4

There are multiple questions here - but it starts with this: we've a Dell PowerEdge R710 with a PERC 6/i RAID controller (or controllers) in a RAID10 configuration.

The system is running Ubuntu Server 10.04 LTS with MySQL doing a read-intensive workload.

I increased readahead using blockdev --setra ### /dev/sda to increase readahead (the reads are, at least in theory, sequential reads). This does not seem to have had a significant impact. I've not changed the disk elevator (I've seen noop and deadline recommended).

The load on the system skyrockets and it appears to be related to disk I/O waits. The system can be waiting up to 50% of the time for disk I/O - while CPU % is at about 7-10%. A comparable system with a RAID5 and a write-intensive MySQL installation smokes this system entirely.

The RAID10 system appears to have two PERC 6/i controllers given what Dell OpenManage reports; however, only Controller 0 has an enclosure and only Controller 0 has the RAID on it. The RAID is made up of four disks (slots 0-3 I believe) with two free slots.

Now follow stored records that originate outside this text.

`src/rtl/pe_loop_sequencer.sv`:
```
// Per-PE loop sequencer: walks the W/S/C/M convolution loop nest for one tile
// and issues input-pad, weight-pad and psum-pad addresses with psum init/last
// flags. A two-stage tag pipeline (mult, sum) lines the psum write-back up
// with the arithmetic datapath.
module pe_loop_sequencer #(
  parameter int CFG_W   = 4,
  parameter int IPAD_AW = 5,
  parameter int WPAD_AW = 7,
  parameter int PPAD_AW = 4
) (
  input  logic               i_clk,
  input  logic               i_rst,
  input  logic               i_cfg_valid,
  output logic               o_cfg_ready,
  input  logic [CFG_W-1:0]   i_cfg_w,
  input  logic [CFG_W-1:0]   i_cfg_s,
  input  logic [CFG_W-1:0]   i_cfg_c,
  input  logic [CFG_W-1:0]   i_cfg_m,
  output logic               o_iss_valid,
  input  logic               i_iss_ready,
  output logic [IPAD_AW-1:0] o_ip_addr,
  output logic [WPAD_AW-1:0] o_wp_addr,
  output logic [PPAD_AW-1:0] o_pp_addr,
  output logic               o_ps_init,
  output logic               o_ps_last,
  output logic               o_ss_valid,
  output logic [PPAD_AW-1:0] o_ss_pp_addr,
  output logic               o_ss_last,
  output logic               o_busy,
  output logic               o_done,
  output logic               o_err
);

  // Wide enough that no product of three loop bounds (or the pad limits) truncates.
  localparam int XW = 3 * CFG_W + IPAD_AW + WPAD_AW + 2;
  localparam logic [XW-1:0] IP_LIMIT = XW'(1) << IPAD_AW;
  localparam logic [XW-1:0] WP_LIMIT = XW'(1) << WPAD_AW;

  typedef enum logic [1:0] {
    ST_IDLE  = 2'd0,
    ST_RUN   = 2'd1,
    ST_DRAIN = 2'd2,
    ST_DONE  = 2'd3
  } state_t;

  state_t state_reg;
  logic   drain_reg;
  logic   err_reg;

  // Latched loop bounds and the live loop counters.
  logic [CFG_W-1:0] w_cfg_reg, s_cfg_reg, c_cfg_reg, m_cfg_reg;
  logic [CFG_W-1:0] w_reg, s_reg, c_reg, m_reg;

  // Tag pipeline: ms = multiply stage, ss = sum stage.
  logic               ms_valid_reg, ss_valid_reg;
  logic [PPAD_AW-1:0] ms_pp_reg, ss_pp_reg;
  logic               ms_last_reg, ss_last_reg;

  logic [XW-1:0] ip_need, wp_need;
  logic          cfg_bad;
  logic          running, fire;
  logic          w_wrap, s_wrap, c_wrap, m_wrap, last_issue;

  // Legality of the offered configuration, evaluated at full width.
  always_comb begin
    ip_need = (XW'(i_cfg_w) + XW'(i_cfg_s) - XW'(1)) * XW'(i_cfg_c);
    wp_need = XW'(i_cfg_s) * XW'(i_cfg_c) * XW'(i_cfg_m);
    cfg_bad = (i_cfg_w == '0) || (i_cfg_s == '0) || (i_cfg_c == '0) || (i_cfg_m == '0)
              || (ip_need > IP_LIMIT) || (wp_need > WP_LIMIT);
  end

  assign running    = (state_reg == ST_RUN);
  assign fire       = running && i_iss_ready;
  assign m_wrap     = (m_reg == m_cfg_reg - CFG_W'(1));
  assign c_wrap     = (c_reg == c_cfg_reg - CFG_W'(1));
  assign s_wrap     = (s_reg == s_cfg_reg - CFG_W'(1));
  assign w_wrap     = (w_reg == w_cfg_reg - CFG_W'(1));
  assign last_issue = w_wrap && s_wrap && c_wrap && m_wrap;

  // Addresses follow straight from the counters; flags are gated so idle reads as zero.
  assign o_ip_addr = IPAD_AW'((XW'(w_reg) + XW'(s_reg)) * XW'(c_cfg_reg) + XW'(c_reg));
  assign o_wp_addr = WPAD_AW'((XW'(s_reg) * XW'(c_cfg_reg) + XW'(c_reg)) * XW'(m_cfg_reg)
                              + XW'(m_reg));
  assign o_pp_addr = PPAD_AW'(m_reg);
  assign o_ps_init = running && (s_reg == '0) && (c_reg == '0);
  assign o_ps_last = running && s_wrap && c_wrap;

  assign o_cfg_ready  = (state_reg == ST_IDLE);
  assign o_busy       = (state_reg != ST_IDLE);
  assign o_iss_valid  = running;
  assign o_done       = (state_reg == ST_DONE);
  assign o_err        = err_reg;
  assign o_ss_valid   = ss_valid_reg;
  assign o_ss_pp_addr = ss_pp_reg;
  assign o_ss_last    = ss_last_reg;

  // Control FSM: config acceptance, loop-nest counting, drain and done.
  always_ff @(posedge i_clk or posedge i_rst) begin
    if (i_rst) begin
      state_reg <= ST_IDLE;
      drain_reg <= 1'b0;
      err_reg   <= 1'b0;
      w_cfg_reg <= '0;
      s_cfg_reg <= '0;
      c_cfg_reg <= '0;
      m_cfg_reg <= '0;
      w_reg     <= '0;
      s_reg     <= '0;
      c_reg     <= '0;
      m_reg     <= '0;
    end else begin
      case (state_reg)
        ST_IDLE: begin
          if (i_cfg_valid) begin
            if (cfg_bad) begin
              err_reg <= 1'b1;
            end else begin
              err_reg   <= 1'b0;
              w_cfg_reg <= i_cfg_w;
              s_cfg_reg <= i_cfg_s;
              c_cfg_reg <= i_cfg_c;
              m_cfg_reg <= i_cfg_m;
              w_reg     <= '0;
              s_reg     <= '0;
              c_reg     <= '0;
              m_reg     <= '0;
              state_reg <= ST_RUN;
            end
          end
        end
        ST_RUN: begin
          if (fire) begin
            // Innermost counter wraps and carries outward; the final issue
            // leaves every counter back at zero.
            if (m_wrap) begin
              m_reg <= '0;
              if (c_wrap) begin
                c_reg <= '0;
                if (s_wrap) begin
                  s_reg <= '0;
                  w_reg <= w_wrap ? '0 : w_reg + CFG_W'(1);
                end else begin
                  s_reg <= s_reg + CFG_W'(1);
                end
              end else begin
                c_reg <= c_reg + CFG_W'(1);
              end
            end else begin
              m_reg <= m_reg + CFG_W'(1);
            end
            if (last_issue) begin
              state_reg <= ST_DRAIN;
              drain_reg <= 1'b0;
            end
          end
        end
        ST_DRAIN: begin
          // Two cycles lets the last tag leave the sum stage.
          drain_reg <= ~drain_reg;
          if (drain_reg) begin
            state_reg <= ST_DONE;
          end
        end
        ST_DONE: begin
          state_reg <= ST_IDLE;
        end
        default: begin
          state_reg <= ST_IDLE;
        end
      endcase
    end
  end

  // Tag pipeline shifts every cycle; a non-accepted cycle inserts a zero bubble.
  always_ff @(posedge i_clk or posedge i_rst) begin
    if (i_rst) begin
      ms_valid_reg <= 1'b0;
      ms_pp_reg    <= '0;
      ms_last_reg  <= 1'b0;
      ss_valid_reg <= 1'b0;
      ss_pp_reg    <= '0;
      ss_last_reg  <= 1'b0;
    end else begin
      ms_valid_reg <= fire;
      ms_pp_reg    <= fire ? o_pp_addr : '0;
      ms_last_reg  <= fire && o_ps_last;
      ss_valid_reg <= ms_valid_reg;
      ss_pp_reg    <= ms_pp_reg;
      ss_last_reg  <= ms_last_reg;
    end
  end

endmodule

```
`config.mk`:
```
export PLATFORM = sky130hd
export DESIGN_NAME = pe_loop_sequencer
export DESIGN_NICKNAME = d
export VERILOG_FILES = /design/src/rtl/pe_loop_sequencer.sv
export SDC_FILE = /design/constraint.sdc
export NUM_CORES = 1
export LEC_CHECK = 0
export CAP_MARGIN = 20
export CORE_ASPECT_RATIO = 1.5
export CORE_MARGIN = 1.5
export CORE_UTILIZATION = 45
export CTS_BUF_LIST = sky130_fd_sc_hd__clkbuf_8
export DETAILED_ROUTE_END_ITERATION = 12
export GPL_TIMING_DRIVEN = 0
export PLACE_DENSITY = 0.75
export SLEW_MARGIN = 20
export SYNTH_ARGS = -nofsm -noshare
export SYNTH_HDL_FRONTEND = slang
export SYNTH_SLANG_ARGS = --single-unit
```
`constraint.sdc`:
```
create_clock -name i_clk -period 8.05 [get_ports i_clk]
set_input_delay 2.415 -clock i_clk [delete_from_list [all_inputs] [get_ports i_clk]]
set_output_delay 2.415 -clock i_clk [all_outputs]
set_load 0.005 [all_outputs]
```
* Word level (Yosys, flattened, before mapping) *
Index checks and enable logic that the tools add are counted.

storage, ports and cells
  output and inout port bits = 29
  memory bits (writable) = 0
  word-level logic and storage cells = 119
  bits of input ports = 20
  memories kept = 0
  bits in registers = 48
  bits in read-only memories = 0
  latch bits = 0

cells by class
  bitwise operators = 2
  eq/ne operators = 15
  reduce and logical (&&, ||, !) cells = 32
  div/mod/pow operators = 0
  multiply operators = 6
  add/subtract/negate cells = 14
  order comparisons = 2
  muxes and demuxes = 31
  shift-type cells = 0

operators by type and width
  cell                                                            number
  two-way mux 4 bit                                               17
  one-hot mux 4 bit (2 select lines)                              4
  greater-than comparator 26 x 6 -> 1 bit, second input constant  1
  zero test 4 bit                                                 6
  adder 4 x 1 -> 4 bit, second input constant                     4
  == test 4 bit                                                   4
  multiplier 4 x 4 -> 8 bit                                       2
  subtractor 4 x 1 -> 4 bit, second input constant                4
  greater-than comparator 12 x 8 -> 1 bit, second input constant  1
  multiplier 8 x 4 -> 12 bit                                      1
  multiplier 6 x 5 -> 11 bit                                      1
  adder 4 x 4 -> 5 bit                                            2
  two-way mux 2 bit                                               5
  != test 2 x 1 -> 1 bit, second input constant                   5
  AND reduction 5 bit                                             2
  adder 8 x 4 -> 9 bit                                            1
  logical AND 1 bit                                               9
  multiplier 9 x 4 -> 7 bit                                       1
  one-hot mux 2 bit (4 select lines)                              1
  adder 7 x 4 -> 7 bit                                            1
  AND reduction 7 bit                                             1
  != test 2 bit, second input constant                            3
  AND reduction 3 bit                                             2
  AND reduction 6 bit                                             1
  13 further kinds                                                23

* Logic depth before layout (Yosys ltp) *
Gate-level depths: netlist (run 1).

  depth in word-level cells = 9
  mapped depth = 27
  gate-level depth less buffers = 24

* Worst setup path before layout (run 1) *
No wires, ideal clock.

  path type = input to register
  start = input i_cfg_c[3]
  end = register w_reg[0]
  library setup time = 125 ps
  stages = 23
  buffers on the path = 1
  required time = 7925 ps
  arrival = 8100 ps
  setup slack = -175 ps
  path through = clkbuf_1 nand2_1 fa_1 inv_1 fa_1 ha_1 a21o_1 a21oi_1 xnor2_1 and2_1 fa_1 inv_1 fa_1 inv_1 ha_1 a21o_1 a2111oi_2 a21oi_1 xor2_1 a311oi_1 nand4_2 a211oi_2 mux2_2

between the ends
  word-level cells in the longest chain between the ends = 7
  elaborated cells on any way between the ends = 12
  classes of those cells = 3 x mul; 2 x order compare; 1 x eq/ne; 6 x reduce/logical

ends and longest elaborated chain
  element                                                                             line  RTL
  start: declaration                                                                  17    input logic [CFG_W-1:0] i_cfg_c,
  parallel branches: the longest is 4 deep, another holds multiplier 8 x 4 -> 12 bit  n/a
  logical OR 1 bit (*)                                                                69    || (ip_need > IP_LIMIT) || (wp_need > WP_LIMIT);
  != test 2 bit (no line) (*)                                                         n/a
  AND reduction 7 bit (no line) (*)                                                   n/a
  end signal: assignment                                                              141   w_reg <= w_wrap ? '0 : w_reg + CFG_W'(1);
  end: declaration                                                                    52    logic [CFG_W-1:0] w_reg, s_reg, c_reg, m_reg;

Every way passes the cells marked *.
A chain may end at the register's enable or synchronous reset.

* Worst setup path in the final report (run 1) *
  start = input i_cfg_c[1]
  end = register w_reg[1]

The elaborated chain is that of the path after synthesis.

==> results of run 1 <==
## per-stage QoR
step                      hold slack (ns)  instances
final                               0.354       1059
after global placement              0.332       1024
after global routing                0.363       1059
after detailed placement            0.336       1025
after floorplan                     0.331        782
after CTS                           0.356       1051
## cells in the mapped netlist (all sizes together), types with 2 or more instances
cell type | n | area [um^2]
nand2b | 13 | 81.3
dfrtp | 48 | 1200
nor3 | 7 | 40.0
a22oi | 2 | 15.0
a21oi | 28 | 140
a211oi | 5 | 42.5
xor2 | 19 | 166
o21ai | 18 | 90.1
ha | 108 | 1350
o2bb2ai | 3 | 26.3
and2 | 68 | 425
nor4 | 10 | 83.8
nor2 | 26 | 97.6
nor2b | 9 | 56.3
o211ai | 4 | 30.0
a21boi | 2 | 15.0
clkbuf | 18 | 70.1
buf | 6 | 37.5
and3 | 8 | 50.1
a211o | 2 | 17.5
nand2 | 60 | 225
nand3 | 10 | 50.1
o311ai | 2 | 17.5
mux2 | 11 | 124
xnor2 | 51 | 447
a22o | 4 | 35.0
o21bai | 4 | 30.0
nand4 | 7 | 50.1
a2111oi | 2 | 23.8
a21o | 18 | 135
or4 | 2 | 15.0
fa | 51 | 1020
inv | 133 | 499
## area by class of cell
class,count,area share (%)
inverter,133,6.01
timing repair buffer,76,8.15
clock inverter,3,0.241
sequential,48,14.6
multi-input combinational,577,65.9
tap,199,3.00
buffer,18,1.28
clock buffer,5,0.829
## cells by family (layout without fill, tap and decap cells)
kind of cell,count (synthesis),after routing
XOR/XNOR,70,70
AO/OA/AOI/OAI,109,109
flip-flops,48,48
buffers and inverters,157,235
AND/OR/NAND/NOR,227,227
adder cells (fa/ha/maj),160,160
multiplexers,11,11
## power by group through the flow
stage / Combinational, mW / Sequential [mW] / Clock, mW
global placement: 1.00 / 0.363 / 0
detailed placement: 1.03 / 0.365 / 0
CTS: 1.11 / 0.365 / 0.148
finish: 1.14 / 0.365 / 0.148
floorplan: 0.774 / 0.346 / 0
global route: 1.28 / 0.374 / 0.159
## repair_timing
| action | in CTS | in global routing |
|---|---|---|
| setup buffers | 22 | 10 |
| pin swaps | 33 | 31 |
| endpoints found under the setup margin | 38 | 33 |
| gates resized for setup | 56 | 57 |
## worst max path at each step
| stage | cells after the start | startpoint | slack (ns) | end |
|---|---|---|---|---|
| after CTS | 24 | i_cfg_w[1] | 0.01 | w_reg[1] |
| after global routing | 20 | s_reg[0] | -0.12 | o_wp_addr[6] |
| final | 25 | i_cfg_c[1] | 0.06 | w_reg[1] |
| after floorplan | 22 | i_cfg_s[0] | 0.02 | w_reg[0] |
| after detailed placement | 23 | i_cfg_c[2] | -1.20 | w_reg[1] |
| after global placement | 25 | i_cfg_c[3] | -1.09 | w_reg[0] |
## per-layer routing
metal | vias to the layer above | track usage [%]
met2 | 86 | 40.3
met3 | 39 | 1.14
li1 | 2705 | -
met4 | 0 | 11.2
met5 | - | 0
met1 | 2711 | 20.3
## cell usage in the layout (no fill, tap or decap), types with 8 or more instances in the layout
cell             netlist  layout
inv_1                133     128
ha_1                 108      97
and2_1                68      66
nand2_1               60      56
fa_1                  51      49
xnor2_1               51      43
dfrtp_1               48      42
buf_4                  1      34
clkdlybuf4s50_1        0      34
nor2_1                26      26
a21oi_1               28      20
a21o_1                18      18
xor2_1                19      17
o21ai_0               17      16
nand2b_1              13      13
nand3_1               10      10
nor2b_1                9       9
clkbuf_1              16       8
and3_1                 8       8
mux2_2                10       8
ha_4                   0       8
## critical path, stage by stage
cell       delay (ns)
buf_8            0.08
buf_8            0.10
nand2_4          0.05
fa_1             0.55
inv_2            0.04
fa_1             0.51
ha_1             0.32
a21o_1           0.17
a21oi_2          0.19
xnor2_2          0.10
and2_4           0.17
fa_1             0.52
inv_2            0.04
fa_1             0.50
inv_2            0.05
ha_4             0.25
a21o_1           0.20
a2111oi_4        0.37
a21oi_2          0.10
xor2_1           0.15
a311oi_2         0.25
buf_4            0.18
nand4_4          0.15
a211oi_4         0.40
mux2_4           0.34
==> impl_metrics.json, run 1 <==
{
  "highest_layer": "met4",
  "synthCells": 782,
  "skew_ns": 0.0126,
  "initial_core_util_pct": 45.9,
  "setup_viol": 0,
  "num_vias": 5541,
  "fmaxAchievable_ghz": 0.125,
  "num_rows": 55,
  "fillerInstances": 1338,
  "synthAdderAreaFrac_pct": 34.5,
  "muxShareOfSynthArea_pct": 1.79,
  "ys_types": 68,
  "drv_cap": 0,
  "crit_arrival_ns": 8.19,
  "cp-start-kind": "input port",
  "synth-edff-count": 0,
  "cts.clk_slew.worst_paths_ns": 0.09,
  "intPower_mw": 0.899,
  "wl_per_cell_um": 14.7,
  "ys.warnings.count": 0,
  "peakVddDrop_mv": 0.0956,
  "die_x_um": 104,
  "htreeDepth": 2,
  "cts_sinks": 48,
  "antenna_found_initial": 0,
  "clockBufferDepth": 2,
  "r2r_start": "m_cfg_reg[1]",
  "hold_path_end": "o_ss_pp_addr[2]",
  "power.density_nw_per_um2": 199,
  "p_leak_nw": 4.25,
  "grt_pass1_wl_um": 26500,
  "synth_top_family_by_area": "adder cells",
  "relSlewSlack_pct": 19.5,
  "fin_area_um2": 8300,
  "finalSetupTns_ns": 0,
  "multiInputGateArea_um2": 5470,
  "vias_per_cell": 5.23,
  "period_minus_slack_ns": 7.99,
  "status": "completed",
  "crit_fanout": 4,
  "port_buffers": 43,
  "slew_violations": 0,
  "clockPowerShare_pct": 8.9,
  "postCtsHoldBufs": 0,
  "yosys.area_share.simple_pct": 17.8,
  "drcViolationCount": 0,
  "syn2layout_area_growth_pct": 20.1,
  "synthesis.area_um2": 6910,
  "min_path_cells": 0,
  "cts_inserted_buffers": 5,
  "wl_met3_um": 241,
  "syn_area_per_cell_um2": 8.84,
  "synth-async-reset-ratio_pct": 100,
  "required_ns": 8.25,
  "dr.pass1.iters": 4,
  "placed_area_um2": 7650,
  "hpwl_um": 12200,
  "regArea_um2": 1210,
  "routed-wl-met2_um": 8810,
  "reg2reg_depth": 8,
  "p_total_mw": 1.66,
  "die-area_um2": 16100,
  "switching_share_pct": 45.7,
  "layout_worst_path_cycle_share_pct": 99.2,
  "hp-start": "ms_pp_reg[2]",
  "core_um2": 15100,
  "place_ws_ns": -1.20,
  "place.gp.congestion": 0.823,
  "layout-drive-gt1-share_pct": 15.2,
  "gr-total-overflow": 0,
  "worst_pin_slew_ns": 1.20,
  "rsz0062_at_grt": "true",
  "finalNetCount": 1038,
  "detail-route-antenna-nets": 0,
  "synth_flop_cell": "dfrtp_1",
  "path_class": "input port to flip-flop",
  "diodes": 0,
  "p_sw_mw": 0.758,
  "grt_pass1_vias": 5901,
  "worst_slack_ns": 0.0641,
  "r2r_end": "w_reg[1]",
  "die_h_um": 155,
  "grt_usage_pct": 20.1,
  "synth_compound_area_share_pct": 10.9,
  "p_comb_share_pct": 69.0,
  "grt_max_degree": 35,
  "root_buffer": "clkbuf_8",
  "fin_util_pct": 55.1,
  "seqPwrFrac_pct": 22.0,
  "io_pins": 49,
  "synth-seq-cells": 48,
  "wl_um": 15500,
  "wl_met1_um": 5740,
  "hp-class": "flip-flop to flip-flop",
  "r2r_slack_ns": 4.92,
  "hold_violations": 0,
  "clk_latency_ns": 0.32,
  "cts_tree": "done",
  "syn_nets": 961,
  "end_kind": "flip-flop",
  "synth_seq_area_share_pct": 17.4,
  "drt_iter0_drc": 228,
  "synthXorXnorAreaFrac_pct": 8.87
}
No activity file was read; power rests on OpenSTA's default activity.
==> inputs of run 2 (changes only) <==
--- a/config.mk
+++ b/config.mk
@@ -13,7 +13,6 @@
 export DETAILED_ROUTE_END_ITERATION = 12
 export GPL_TIMING_DRIVEN = 0
 export PLACE_DENSITY = 0.75
-export SLEW_MARGIN = 20
 export SYNTH_ARGS = -nofsm -noshare
 export SYNTH_HDL_FRONTEND = slang
 export SYNTH_SLANG_ARGS = --single-unit
==> impl_metrics.json, run 2 (synthesis results as in run 1) <==
{
  "status": "completed",
  "clockPowerShare_pct": 8.3,
  "r2r_end": "state_reg[1]",
  "port_buffers": 43,
  "cp-start-kind": "input port",
  "hold_violations": 0,
  "drcViolationCount": 0,
  "core_um2": 15100,
  "period_minus_slack_ns": 8.02,
  "antenna_found_initial": 0,
  "place.gp.congestion": 0.823,
  "grt.busiest_layer": "met2",
  "hp-class": "flip-flop to flip-flop",
  "slew_violations": 0,
  "r2r_slack_ns": 5.00,
  "reg2reg_depth": 10,
  "layout-drive-gt1-share_pct": 15.5,
  "seqPwrFrac_pct": 21.7,
  "rsz0062_at_grt": "true",
  "drt_iter0_drc": 136,
  "cp_common_cell": "fa_1",
  "grt_usage_pct": 20.2,
  "crit_fanout": 4,
  "path_class": "input port to flip-flop",
  "clk_latency_ns": 0.32,
  "gr-total-overflow": 0,
  "detail-route-antenna-nets": 0,
  "cts_tree": "done",
  "power.density_nw_per_um2": 201,
  "cts_inserted_buffers": 5,
  "hpwl_um": 12200,
  "mostFrequentLayoutCells": "128 x inv_1, 97 x ha_1, 66 x and2_1, 58 x nand2_1, 49 x fa_1",
  "fin_util_pct": 55.6,
  "required_ns": 8.25,
  "met3_usage_pct": 1.31,
  "io_pins": 49,
  "wl_per_cell_um": 14.7,
  "worst_pin_slew_ns": 0.584,
  "die_x_um": 104,
  "clockBufferDepth": 2,
  "layout_worst_path_cycle_share_pct": 99.6,
  "grt_pass1_vias": 5869,
  "p_comb_share_pct": 70.0,
  "syn2layout_area_growth_pct": 21.2,
  "r2r_start": "m_cfg_reg[1]",
  "grt_max_degree": 39,
  "holdWs_ns": 0.352,
  "intPower_mw": 0.920,
  "cts_sinks": 48,
  "die_h_um": 155,
  "vias_per_cell": 5.24,
  "dr.pass1.iters": 4,
  "grt_pass1_wl_um": 26600,
  "p_sw_mw": 0.765,
  "cts.clk_slew.worst_paths_ns": 0.08,
  "cp-startpoint": "i_cfg_c[1]",
  "end_kind": "flip-flop",
  "layout_commonest_cell": "inv_1",
  "die-area_um2": 16100,
  "cp.depth": 26,
  "path_buf_inv": 7,
  "fillerInstances": 1335,
  "drv_cap": 0,
  "crit_arrival_ns": 8.22,
  "htreeDepth": 2,
  "num_vias": 5548,
  "critPathCapture": "w_reg[1]",
  "diodes": 0,
  "critPathSlowestCell": "fa_1",
  "root_buffer": "clkbuf_8",
  "setup_viol": 0,
  "grt_util_met2_pct": 40.7,
  "use_met1_pct": 20.2,
  "num_rows": 55,
  "relSlewSlack_pct": 61.1,
  "wl_um": 15600,
  "fmaxAchievable_ghz": 0.125,
  "initial_core_util_pct": 45.9,
  "peakVddDrop_mv": 0.0747,
  "switching_share_pct": 45.4,
  "finalNetCount": 1039,
  "p_leak_nw": 4.27,
  "critical_path.top_delay_family": "adder cells",
  "critical-path-max-stage-delay_ns": 0.56,
  "skew_ns": 0.00867
}
## run 2: changes by cell type in the layout (fill, tap and decap cells not counted), sizes merged
cell | previous run | this run
buf | 45 | 46
clkinvlp | 1 | 0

The system is also running in a PowerSaving profile that lets the operating system manage the CPU speeds.

The system is also afflicted with the fsync() bug found in some Linux kernels.

Lastly, the PERC 6/i is reporting that the firmware is out of date: it has 6.2.0-0013 and wants 6.3.0-0001.

Now the questions:

  • Is it possible to move one part of the RAID10 array to a second controller?
  • Are there actually two controllers that can be used in the same backplane or am I missing something?
  • Would a firmware update fix the disk speed issue?
  • Would the RAID level have anything to do with the large disk IO wait?
  • How much of an effect would the PowerSaving mode have? (Some reports seem to say it slows the kernel down.)

I strongly suspect that there is some kind of configuration that will zap the disks into frighteningly high speeds, but I can't seem to pin it down.

Update: The four disks used here are the Hitachi HDS721010CLA332 model, which is listed as having a SATA "Bus Protocol" but having a "SAS Address" as well? Are these disks those SAS-impersonating drives I've heard about that are supposed to be quite slow? In any case, these are 7200 RPM drives apparently.

The comparison system has SAS drives in it: the Seagate ST31000640SS - also 7200 RPM. This comparison system also has both RAID controllers utilized and with "backplane" entries associated with them.

Mei
  • 4,560
  • 8
  • 44
  • 53

4 Answers4

2

The PERC 6/i is a dual-port controller; each port has 4 SAS lanes. On the 8x2.5in R710 chassis, that's a one-to-one mapping of front-panel disks to SAS lanes. On the 3.5in chassis, ports 6 and 7 are unused. With a 4-disk array, you could move 2 disks to slots 4 and 5 to split the workload between channels, although there's still the single processor and memory on the PERC card.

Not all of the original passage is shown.